Friday, June 19, 2009

Scanning Project: Where It All Began

As we trundle into the weekend, I thought I'd share something that has no other value than as fuel for my own personal nostalgia: my first role playing game character.

First, a little back story: I may have mentioned this in a previous post, but I more or less "backed into" Dungeons & Dragons. You see, by the end of the 70's, I was familiar with the game - probably from having seen it in KayBee Toys - and that was the extent of my knowledge of it. I was curious, but not enough to spend my hard(ly)-earned allowance on it. (That privilege was reserved for Star Wars merchandise, Micronauts, etc.) And I was cool with that.

For some reason I'll never fully comprehend, my demeanor toward the game changed drastically around 1980. With the simple discovery that a good friend's older brother played the game, I suddenly found my interest in the game blossoming. I imagine this was partially fueled by media hype surrounding D&D (the new "fad" was - it seemed - forever appearing in various news outlets back in the day), by the ever-growing line of products for the game, by the growing buzz surrounding the fantasy genre - and probably more than a little by my Hobbit-loving 8th-grade English teacher.

I'll cover all of this in more depth in my next "Growing Up Geeky" post, because there was an awful lot going on back in those days - and covering it all in detail is far beyond the scope of this post. Suffice to say, my interest in the game reached a zenith sometime during 1980 or 1981.

My first D&D product was not a set of rules, but a module: A3: Assault on the Aerie of the Slave Lords. This wasn't something I bought for myself - heck, it wasn't even something someone else bought for me. No, it was something my mother bought as a present for aforementioned friend's impending birthday. Knowing nothing about the game, neither of us knew what to purchase first. She brought the shrink-wrapped module home, and before wrapping it up she asked my nephew and I if we'd like to open it and see what it looked like inside.

Would we like to open it? Well, duh! Of course we would - and that's just what we did.

Again, I'll get to the details in a later post, but my friend never got that particular birthday present. We got him something else, and Assault on the Aerie of the Slave Lords became my gateway into D&D. Later, I would add Grenadier's "Specialists" boxed set of miniatures to my collection. More of the Grenadier sets would follow. And, on Christmas morning, 1981, I would finally own the game proper in the form of the Moldvay Basic set.

All of this is a long-winded way of saying that I did a lot of thinking about D&D before ever getting to actually play the game. I had some serious preconceptions as a result. I knew, for instance, just what the fantastic world of the game was like (driven by artwork I'd seen adorning covers of various D&D products, such as B1: In Search of the Unknown and Eldritch Wizardry. (I had a pretty solid mental picture of the world, so it was a good thing that D&D didn't come with a an in-built world setting - that may have turned out to be a deal-breaker.)

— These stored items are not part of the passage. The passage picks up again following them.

--- src/rtl/uart_pkg.sv ---
// uart_pkg: definitions shared by uart_rx and uart_tx.
//   - BAUD_TABLE   : baud rate selected by the 3-bit baud_sel code
//   - baud_div()   : clock cycles per 16x oversample tick, rounded to nearest
//   - parity_mode_t: encoding of the 2-bit parity_mode input
//   - exp_parity() : parity bit expected for a data word under a mode
//   - uart_state_t : frame FSM states
package uart_pkg;

    localparam int unsigned DIV_W = 16;

    localparam int unsigned BAUD_TABLE [8] = '{
        9600, 19200, 38400, 57600, 115200, 230400, 460800, 921600
    };

    typedef enum logic [1:0] {
        PAR_SPACE = 2'b00,
        PAR_MARK  = 2'b01,
        PAR_EVEN  = 2'b10,
        PAR_ODD   = 2'b11
    } parity_mode_t;

    typedef enum logic [2:0] {
        IDLE,
        START,
        DATA,
        PARITY,
        STOP
    } uart_state_t;

    // round(clk_freq / (16 * baud)) in integer arithmetic
    function automatic int unsigned baud_div(int unsigned clk_freq, logic [2:0] sel);
        int unsigned baud;
        baud = BAUD_TABLE[sel];
        return (clk_freq + 8 * baud) / (16 * baud);
    endfunction

    // Unused upper data bits must be zero so the reduction covers only real bits
    function automatic logic exp_parity(parity_mode_t mode, logic [7:0] word);
        logic p;
        case (mode)
            PAR_ODD:  p = ~^word;
            PAR_EVEN: p = ^word;
            PAR_MARK: p = 1'b1;
            default:  p = 1'b0;
        endcase
        return p;
    endfunction

endpackage

--- src/rtl/uart_rx_baudgen.sv ---
// uart_rx_baudgen: 16x oversample tick generator for the UART receiver.
// Parameters:
//   CLK_FREQ  system clock frequency in Hz
// Ports:
//   clk       system clock, rising edge
//   rst       asynchronous active-high reset
//   restart   restarts the tick period (start-bit detection)
//   baud_sel  3-bit rate code, indexes the divisor table
//   tick      one-cycle 16x oversample enable
module uart_rx_baudgen
    import uart_pkg::*;
#(
    parameter int unsigned CLK_FREQ = 100_000_000
)
(
    input  logic       clk,
    input  logic       rst,
    input  logic       restart,
    input  logic [2:0] baud_sel,
    output logic       tick
);

    // Divisors are elaboration-time constants; only the table lookup is logic.
    logic [DIV_W-1:0] div_tab [8];

    for (genvar i = 0; i < 8; i++) begin : g_div
        assign div_tab[i] = DIV_W'(baud_div(CLK_FREQ, 3'(i)));
    end

    logic [DIV_W-1:0] div;
    logic [DIV_W-1:0] cnt;
    logic             wrap;

    assign div  = div_tab[baud_sel];
    assign wrap = (cnt >= div - 1'b1);

    always_ff @(posedge clk or posedge rst) begin
        if (rst) begin
            cnt <= '0;
        end else if (restart || wrap) begin
            cnt <= '0;
        end else begin
            cnt <= cnt + 1'b1;
        end
    end

    assign tick = wrap && !restart;

endmodule

--- src/rtl/uart_rx.sv ---
// uart_rx: UART receiver, 7/8 data bits, optional parity, 1/2 stop bits,
// 16x oversampling, eight selectable baud rates.
// Build option: define UART_RX_MAJORITY_EN to take each bit as the 2-of-3
// majority of samples at ticks 7, 8, 9 (decided at tick 9) instead of a
// single sample at tick 8.
// Parameters:
//   CLK_FREQ       system clock frequency in Hz
// Ports:
//   clk            system clock, rising edge
//   rst            asynchronous active-high reset
//   en             receiver enable; dropping it mid-frame aborts the frame
//   baud_sel       rate code 0..7 = 9600 .. 921600
//   data_size      0: 7 data bits, 1: 8 data bits
//   parity_en      parity bit present
//   parity_mode    11 odd, 10 even, 01 mark, 00 space
//   stop_bit_size  0: one stop bit, 1: two stop bits
//   rx             asynchronous serial line, idle high
//   data           received word (bit7 = 0 in 7-bit mode), held until next valid
//   valid          one-cycle pulse marking a new word
//   parity_err     parity mismatch for the word flagged by valid
//   frame_err      a stop bit was sampled 0 for the word flagged by valid
//   busy           high from start-bit detection until return to IDLE
module uart_rx
    import uart_pkg::*;
#(
    parameter int unsigned CLK_FREQ = 100_000_000
)
(
    input  logic       clk,
    input  logic       rst,
    input  logic       en,
    input  logic [2:0] baud_sel,
    input  logic       data_size,
    input  logic       parity_en,
    input  logic [1:0] parity_mode,
    input  logic       stop_bit_size,
    input  logic       rx,
    output logic [7:0] data,
    output logic       valid,
    output logic       parity_err,
    output logic       frame_err,
    output logic       busy
);

    // Every bit decision happens when tick_cnt wraps 15->0. Presetting the
    // counter at start detection places that first wrap at the start-bit
    // decision tick; all later decisions then fall 16 ticks apart.
`ifdef UART_RX_MAJORITY_EN
    localparam logic [3:0] TICK_PRESET = 4'd7;
`else
    localparam logic [3:0] TICK_PRESET = 4'd8;
`endif

    uart_state_t state, state_nxt;

    logic         rx_meta, rx_s, rx_prev;
    logic         start_det;
    logic         tick;
    logic [3:0]   tick_cnt;
    logic         samp_now;
    logic         samp_bit;
    logic [2:0]   bit_cnt;
    logic         stop_cnt;
    logic         last_data_bit;
    logic         last_stop_bit;
    logic         frame_done;
    logic [7:0]   shreg;
    logic [7:0]   word;
    logic         par_err_r;
    logic         frm_err_r;

    logic [2:0]   baud_l;
    logic         ds_l;
    logic         pen_l;
    parity_mode_t pm_l;
    logic         stop2_l;

    // Synchronizer plus one history flop for falling-edge detection; all idle high.
    always_ff @(posedge clk or posedge rst) begin
        if (rst) begin
            rx_meta <= 1'b1;
            rx_s    <= 1'b1;
            rx_prev <= 1'b1;
        end else begin
            rx_meta <= rx;
            rx_s    <= rx_meta;
            rx_prev <= rx_s;
        end
    end

    assign start_det = (state == IDLE) && en && rx_prev && !rx_s;

    uart_rx_baudgen #(
        .CLK_FREQ (CLK_FREQ)
    ) u_baudgen (
        .clk      (clk),
        .rst      (rst),
        .restart  (start_det),
        .baud_sel (baud_l),
        .tick     (tick)
    );

    assign samp_now = tick && (tick_cnt == 4'd15);

`ifdef UART_RX_MAJORITY_EN
    logic samp_a, samp_b;

    always_ff @(posedge clk or posedge rst) begin
        if (rst) begin
            samp_a <= 1'b1;
            samp_b <= 1'b1;
        end else if (tick) begin
            if (tick_cnt == 4'd13) samp_a <= rx_s;
            if (tick_cnt == 4'd14) samp_b <= rx_s;
        end
    end

    assign samp_bit = (samp_a & samp_b) | (samp_a & rx_s) | (samp_b & rx_s);
`else
    assign samp_bit = rx_s;
`endif

    assign last_data_bit = (bit_cnt == (ds_l ? 3'd7 : 3'd6));
    assign last_stop_bit = stop_cnt || !stop2_l;
    assign frame_done    = (state == STOP) && samp_now && last_stop_bit && en;

    // 7-bit words enter at bit7 and end up in shreg[7:1]
    assign word = ds_l ? shreg : {1'b0, shreg[7:1]};

    // State register
    always_ff @(posedge clk or posedge rst) begin
        if (rst) begin
            state <= IDLE;
        end else begin
            state <= state_nxt;
        end
    end

    // Next-state logic
    always_comb begin
        state_nxt = state;
        case (state)
            IDLE:    if (start_det) state_nxt = START;
            START:   if (samp_now) state_nxt = samp_bit ? IDLE : DATA;
            DATA:    if (samp_now && last_data_bit) state_nxt = pen_l ? PARITY : STOP;
            PARITY:  if (samp_now) state_nxt = STOP;
            STOP:    if (samp_now && last_stop_bit) state_nxt = IDLE;
            default: state_nxt = IDLE;
        endcase
        if (!en && (state != IDLE)) begin
            state_nxt = IDLE;
        end
    end

    // Output logic
    always_comb begin
        busy = (state != IDLE);
    end

    // Frame datapath: config latch, bit counters, shift register, result registers
    always_ff @(posedge clk or posedge rst) begin
        if (rst) begin
            tick_cnt   <= '0;
            bit_cnt    <= '0;
            stop_cnt   <= 1'b0;
            shreg      <= '0;
            par_err_r  <= 1'b0;
            frm_err_r  <= 1'b0;
            baud_l     <= '0;
            ds_l       <= 1'b0;
            pen_l      <= 1'b0;
            pm_l       <= PAR_SPACE;
            stop2_l    <= 1'b0;
            data       <= '0;
            valid      <= 1'b0;
            parity_err <= 1'b0;
            frame_err  <= 1'b0;
        end else begin
            valid <= 1'b0;

            if (start_det) begin
                baud_l    <= baud_sel;
                ds_l      <= data_size;
                pen_l     <= parity_en;
                pm_l      <= parity_mode_t'(parity_mode);
                stop2_l   <= stop_bit_size;
                tick_cnt  <= TICK_PRESET;
                bit_cnt   <= '0;
                stop_cnt  <= 1'b0;
                par_err_r <= 1'b0;
                frm_err_r <= 1'b0;
            end else if (tick) begin
                tick_cnt <= tick_cnt + 1'b1;
            end

            if (samp_now) begin
                case (state)
                    DATA: begin
                        shreg   <= {samp_bit, shreg[7:1]};
                        bit_cnt <= bit_cnt + 1'b1;
                    end
                    PARITY: begin
                        par_err_r <= (samp_bit != exp_parity(pm_l, word));
                    end
                    STOP: begin
                        stop_cnt <= 1'b1;
                        if (!samp_bit) frm_err_r <= 1'b1;
                    end
                    default: ;
                endcase
            end

            if (frame_done) begin
                data       <= word;
                parity_err <= par_err_r;
                frame_err  <= frm_err_r | !samp_bit;
                valid      <= 1'b1;
            end
        end
    end

endmodule
--- config.mk ---
export PLATFORM = sky130hd
export DESIGN_NAME = uart_rx
export DESIGN_NICKNAME = d
export VERILOG_FILES = /design/src/rtl/uart_pkg.sv /design/src/rtl/uart_rx_baudgen.sv /design/src/rtl/uart_rx.sv
export SDC_FILE = /design/constraint.sdc
export NUM_CORES = 1
export LEC_CHECK = 0
export ABC_AREA = 1
export CAP_MARGIN = 30
export CELL_PAD_IN_SITES_DETAIL_PLACEMENT = 2
export CELL_PAD_IN_SITES_GLOBAL_PLACEMENT = 2
export CORE_MARGIN = 1
export CORE_UTILIZATION = 25
export DETAILED_ROUTE_END_ITERATION = 6
export GPL_TIMING_DRIVEN = 0
export HOLD_SLACK_MARGIN = 0.12
export PLACE_DENSITY_LB_ADDON = 0.3
export SYNTH_ARGS = -nofsm -noshare
export SYNTH_HDL_FRONTEND = slang
export SYNTH_HIERARCHICAL = 1
export SYNTH_SLANG_ARGS = --single-unit
export TNS_END_PERCENT = 100
--- constraint.sdc ---
create_clock -name clk -period 5.98 [get_ports clk]
set_clock_uncertainty 0.05 [all_clocks]
set_input_delay 1.196 -clock clk [delete_from_list [all_inputs] [get_ports clk]]
set_output_delay 1.196 -clock clk [all_outputs]
set_load 0.05 [all_outputs]
* Word-level counts from Yosys, hierarchy flattened
Memories as Yosys holds them, arrays and structs flattened.
Cells that the tools add are included.
** Storage, ports and cells
- Memory bits (read-only) :: 128
- Register bits :: 59
- Memories :: 1
** Operators by class
- Bitwise logic cells :: 2
- Reductions and logical operators :: 24
- Muxes and demuxes :: 33
- $add $sub $neg :: 4
- $lt $le $gt $ge :: 2
- Equality and inequality tests :: 15
** Memory list
- (no name shown) :: words 8, bits a word 16, rd ports 1, clocked after memory_dff 0, wr ports 0, RTL line uart_rx_baudgen.sv:34 : assign div = div_tab[baud_sel];
** Operators by type and width (count)
- $mux 16 :: 3
- $mux 3 :: 10
- $add 16x1->16 const B :: 1
- $ge 16x16->1 :: 1
- $sub 16x1->16 const B :: 1
- $pmux 3 s5 :: 1
- $mux 1 :: 14
- $logic_and 1x1->1 :: 11
- $ne 3x3->1 const B :: 3
- $mux 4 :: 2
- $mux 8 :: 1
- $reduce_xnor 8->1 :: 1
- $reduce_xor 8->1 :: 1
- $eq 3x2->1 const B :: 2
- $ne 3x1->1 const B :: 2
- $reduce_and 5->1 :: 1
- $add 4x1->4 const B :: 1
- $eq 2x2->1 const B :: 2
- $eq 4x4->1 const B :: 1
- $ge 4x4->1 const B :: 1
- $logic_not 1->1 :: 4
- $not 3->4 :: 1
- $add 3x1->3 const B :: 1
- $eq 3x1->1 const B :: 1
- other kinds (12) :: 13

* Depth between registers and ports, before layout
- Depth in word-level cells :: 12
- Depth in mapped cells :: 26
- Gate-level depth less buffers :: 25

* Hierarchy
The synthesis kept the hierarchy.
** Modules (own cells, without submodules)
- uart_rx :: cells an instance 278, times used 1, area an instance 2148.3 um2
- uart_rx_baudgen :: cells an instance 152, times used 1, area an instance 1253.7 um2

* Worst setup path after synthesis
OpenSTA, ideal clock, no wires.
- Path kind :: register to register
- Start :: reg baud_l[0]
- End :: reg data[7]
- Clock period less this slack :: 3.442 ns
- Arrival :: 3.267 ns
- Required time :: 5.805 ns
- Path slack :: 2.538 ns
- Cell stages (with the launch flop) :: 24
- Cell sequence :: dfrtp_1 inv_1 ha_1 or2_2 nor3_1 nand2_1 xor2_1 ha_1 nand2_1 nor2_1 nand2_1 nor2_2 nor2_2 a21oi_1 nand2_1 nor2_2 nand2_2 inv_2 nand2_2 nor3_4 inv_2 buf_6 nand2_1 o31ai_1
** Between the ends
- Cells in the longest elaborated chain, start to end :: 11
** RTL lines
- from (decl) :: RTL line uart_rx.sv:72 : logic [2:0] baud_l;
- from (signal assigned) :: RTL line uart_rx.sv:182 : baud_l <= baud_sel;
- $not 3->4 (implied by the code) :: RTL line uart_rx_baudgen.sv:34
- $mem_v2 8x16
- $mux 16 (implied by the code) (2 in series) :: RTL line uart_rx_baudgen.sv:34
- $sub 16x1->16 :: RTL line uart_rx_baudgen.sv:35 : assign wrap = (cnt >= div - 1'b1);
- $ge 16x16->1 :: RTL line uart_rx_baudgen.sv:35
- $logic_and 1x1->1 :: RTL line uart_rx_baudgen.sv:47 : assign tick = wrap && !restart;
- via tick :: RTL line uart_rx.sv:58 : logic tick;
- $logic_and 1x1->1 :: RTL line uart_rx.sv:103 : assign samp_now = tick && (tick_cnt == 4'd15);
- $logic_and 1x1->1 (3 in series) :: RTL line uart_rx.sv:125 : assign frame_done = (state == STOP) && samp_now && last_stop_bit && en;
- via frame_done :: RTL line uart_rx.sv:66 : logic frame_done;
- to (signal assigned) :: RTL line uart_rx.sv:214 : data <= word;
- to (decl) :: RTL line uart_rx.sv:38 : output logic [7:0] data,
The timed path passes the listed nets, and every way through them passes these cells. The select of a mux whose other input is x is not followed.
A chain may end at the register's enable or synchronous reset.

* Final worst setup path
Same ends and word-level chain as after synthesis.

==> results.md <==
### Route
• detailed-route wire length: 9.44 mm
• DRC errors left: 0
• WL/cell: 14.5 µm
• count of nets left with antenna violations after detail routing: 0
• total number of vias: 2873
• count of TritonRoute iterations in the first routing pass: 4
• DRT iter0 DRCs: 89
• number of vias per cell: 4.42

### Clock tree
• TritonCTS clock tree: done
• number of sinks handled by clock tree synthesis: 59
• # Post-CTS Setup Buffers: 0
• clk slew on worst S/H paths: 0.05 ns
• Clock H-tree levels: 3
• Clock Path Buffers: 2
• hold buffers post-CTS: 0
• total clock buffers created by CTS: 9
• PostCTS Resize Cnt: 0
• master cell of the clock root buffer: sky130_fd_sc_hd__clkbuf_16
• clock latency at the later pin of the worst-skew pair: 0.33 ns

### Floorplanning
• top-level I/O count: 24
• starting density of the core: 25.7%
• width of the chip: 119 µm
• chip height: 119 µm
• number of rows in the core area: 42
• Placeable Area: 13200 µm²
• die area: 14100 µm²

### Layout
• count of fill cells added during filler insertion: 1545
• area added between synthesis and finish: 22.5%
• final standard cell utilization of the core: 31.5%
• non-filler cells, final: 650
• area taken by multi-input logic gates: 1680 µm²
• Final nets: 503
• fraction of final layout cells sized beyond drive strength 1: 13.5%
• sequential standard cell area: 1480 µm²
• # diodes: 0

### Synth
• area share of the leading cell type in the synthesized netlist: 41.2%
• cell taking the most area after synthesis: sky130_fd_sc_hd__dfrtp_1
• number of storage elements in the synthesis netlist: 59
• Netlist cell types: 36
• number of flops mapped to enable cells by yosys: 0
• most common cell in the synthesized netlist: sky130_fd_sc_hd__nand2_1
• cell area after synthesis: 3400 µm²
• Avg Inst Size Synth: 7.91 µm²
• Most used DFF post-synth: sky130_fd_sc_hd__dfrtp_1
• Synth async-reset ratio: 100%
• top cells by instance count after synthesis: 146 x sky130_fd_sc_hd__nand2_1, 56 x sky130_fd_sc_hd__dfrtp_1, 47 x sky130_fd_sc_hd__inv_1
• Post-Syn Instances: 430
• number of warnings reported in the yosys synthesis log: 6
• fraction of the yosys area taken by sequential cells: 43.5%
• biggest area contributors in the synthesized netlist: sky130_fd_sc_hd__dfrtp_1 41%, sky130_fd_sc_hd__nand2_1 16%, sky130_fd_sc_hd__ha_1 8.1%

### Timing
• final number of hold-violating endpoints: 0
• unrepaired setup endpoints after global routing: no
• transition at the pin with the smallest max-transition slack: 0.642 ns
• final number of max-transition violations: 0
• total negative slack: 0 ns
• worst slew margin relative to its limit: 57.2%
• Final Setup Violations: 0
• fin crit share: 72.4%
• crit path time final: 4.33 ns
• upper clock frequency limit: 231 MHz

### Worst setup path
• Critical Path Source Type: register
• class of the most critical setup path: register to register
• critical path capture point type: register
• biggest fanout along the worst timing path: 10
• worst flop-to-flop path startpoint: baud_l[0]
• end point of the critical path: data[7]
• Worst EP required: 6.14 ns
• arrival time reported for the critical path endpoint: 4.48 ns
• Worst R2R Setup Slack: 1.65 ns
• reg2reg end: data[7]
• depth of the most critical reg-to-reg path: 23
• source of the critical timing path: baud_l[0]

### Global routing
• number of global-route vias before repair: 3283
• wire length of the first global-routing pass: 16.5 mm
• total routing usage reported by global routing: 15.0%
• initial antenna violation count: 0
• total congestion overflow: 0
• maximum number of pins on one net before global-route repair: 27

### Place
• placed instance count: 634
• half-perimeter wire length of the detailed placement result: 7.28 mm
• gp weighted congestion: 0.728
• count of input and output buffers: 23

### Flow run
• max-cap violation count: 0

### Power
• net switching power: 848 µW
• portion of total power attributed to combinational logic: 44.8%
• Pleak: 0.00207 µW
• power per cell area: 466 nW/µm²
• register share of total power: 30.0%
• cell-internal power: 1090 µW
• proportion of total power due to net switching: 43.7%
• clock group share of total power: 25.2%
• worst vdd rail ir drop: 0.212 mV

### Min path
• class of the worst hold path: register to register

### Run status
• status: finished clean

-- flip-flops by register name (all words and copies together), names as in the netlist, 2 cells and up --
name,count
state,3
pm_l,2
data,8
bit_cnt,3
shreg,8
tick_cnt,4
u_baudgen/cnt,16
baud_l,3
-- final cells by class --
cell class,count,area share (%)
multi-input cells,315,40.2
flip-flops and latches,59,35.5
clock buffers,12,6.15
repair buffers,24,6.00
well taps,176,5.28
inverters,51,4.65
plain buffers,9,1.56
clock inverters,4,0.600
-- cell usage in the layout, fill, tap and decap left out, types with 2 or more instances in the layout --
cell type	n
sky130_fd_sc_hd__nand2_1	146
sky130_fd_sc_hd__dfrtp_1	56
sky130_fd_sc_hd__inv_1	46
sky130_fd_sc_hd__o21ai_0	26
sky130_fd_sc_hd__nor2_1	25
sky130_fd_sc_hd__nand3_1	24
sky130_fd_sc_hd__clkdlybuf4s50_1	23
sky130_fd_sc_hd__ha_1	22
sky130_fd_sc_hd__nor2_2	14
sky130_fd_sc_hd__xor2_1	12
sky130_fd_sc_hd__clkbuf_16	9
sky130_fd_sc_hd__a21oi_1	6
sky130_fd_sc_hd__o21ai_2	6
sky130_fd_sc_hd__conb_1	5
sky130_fd_sc_hd__inv_2	4
sky130_fd_sc_hd__o21ai_1	4
sky130_fd_sc_hd__buf_2	4
sky130_fd_sc_hd__nand2_2	3
sky130_fd_sc_hd__buf_4	3
sky130_fd_sc_hd__nor3_1	3
sky130_fd_sc_hd__dfstp_2	3
sky130_fd_sc_hd__xnor2_1	3
sky130_fd_sc_hd__nor3_2	2
sky130_fd_sc_hd__nor2_4	2
sky130_fd_sc_hd__buf_6	2
sky130_fd_sc_hd__clkinv_2	2
sky130_fd_sc_hd__clkinvlp_4	2
sky130_fd_sc_hd__clkbuf_8	2
-- per-layer routing --
metal / vias to the layer above / global-route usage [%] / share of wire [%]
met3: 10 / 3.43 / 2.1
met2: 27 / 26.8 / 52
li1: 1420 / - / -
met1: 1416 / 17.9 / 45
met5: - / 0 / 0
met4: 0 / 4.19 / 1.2
-- how the worst min path moves through the flow --
stage,start,endpoint,slack (ns),cells after the start
6_report,rx_meta,rx_s,0.31,0
5_1_grt,rx_meta,rx_s,0.32,0
4_1_cts,rx_meta,rx_s,0.31,0
3_5_place_dp,rx_meta,rx_s,0.30,0
3_3_place_gp,rx_meta,rx_s,0.30,0
2_1_floorplan,rx_meta,rx_s,0.30,0
-- critical path, cell delays in order (launching register included) --
cell,delay (ns)
sky130_fd_sc_hd__dfrtp_1,0.55
sky130_fd_sc_hd__inv_1,0.18
sky130_fd_sc_hd__ha_1,0.24
sky130_fd_sc_hd__or2_2,0.31
sky130_fd_sc_hd__nor3_1,0.22
sky130_fd_sc_hd__nand2_1,0.10
sky130_fd_sc_hd__xnor2_1,0.16
sky130_fd_sc_hd__ha_1,0.31
sky130_fd_sc_hd__nand2_1,0.07
sky130_fd_sc_hd__nor2_1,0.13
sky130_fd_sc_hd__nand2_1,0.10
sky130_fd_sc_hd__nor2_2,0.10
sky130_fd_sc_hd__nor2_2,0.05
sky130_fd_sc_hd__a21oi_1,0.39
sky130_fd_sc_hd__nand2_1,0.13
sky130_fd_sc_hd__nor2_2,0.13
sky130_fd_sc_hd__nand2_2,0.10
sky130_fd_sc_hd__inv_2,0.08
sky130_fd_sc_hd__nand2_2,0.07
sky130_fd_sc_hd__nor3_4,0.26
sky130_fd_sc_hd__inv_2,0.16
sky130_fd_sc_hd__buf_6,0.19
sky130_fd_sc_hd__nand2_1,0.06
sky130_fd_sc_hd__o31ai_1,0.06
-- logic make-up after synthesis --
family,count (synthesis),synth area share [%]
and+or+nand+nor,226,28.9
buffers and inverters,60,7.61
DFF,59,43.5
AOI/OAI and AO/OA,47,7.87
adders and majority gates,22,8.09
xor gates and xnor gates,15,3.86
other,1,0.110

I also knew who my first character was: an elf prince by the name of "Moordow."

Inspired by the paladin in the "Specialists" set ("What the heck's a paladin? That's how my elf should look though.") Moordow was alive in my mind months before I pulled out my six-sider that day in late December of '81. And I swear, his stats were rolled as written. (Go ahead - prove I'm not telling the truth.)

. . . . .

6 comments:

  1. Chris,

    Thanks for this post. It jogged a few memories for me.

    I had been exposed through White Box glimpses in expensive hobby/toy stores; seen Holmes and wanted it pretty badly; and read the Bill Willingham comics-ads in OMNI and Heavy Metal magazines.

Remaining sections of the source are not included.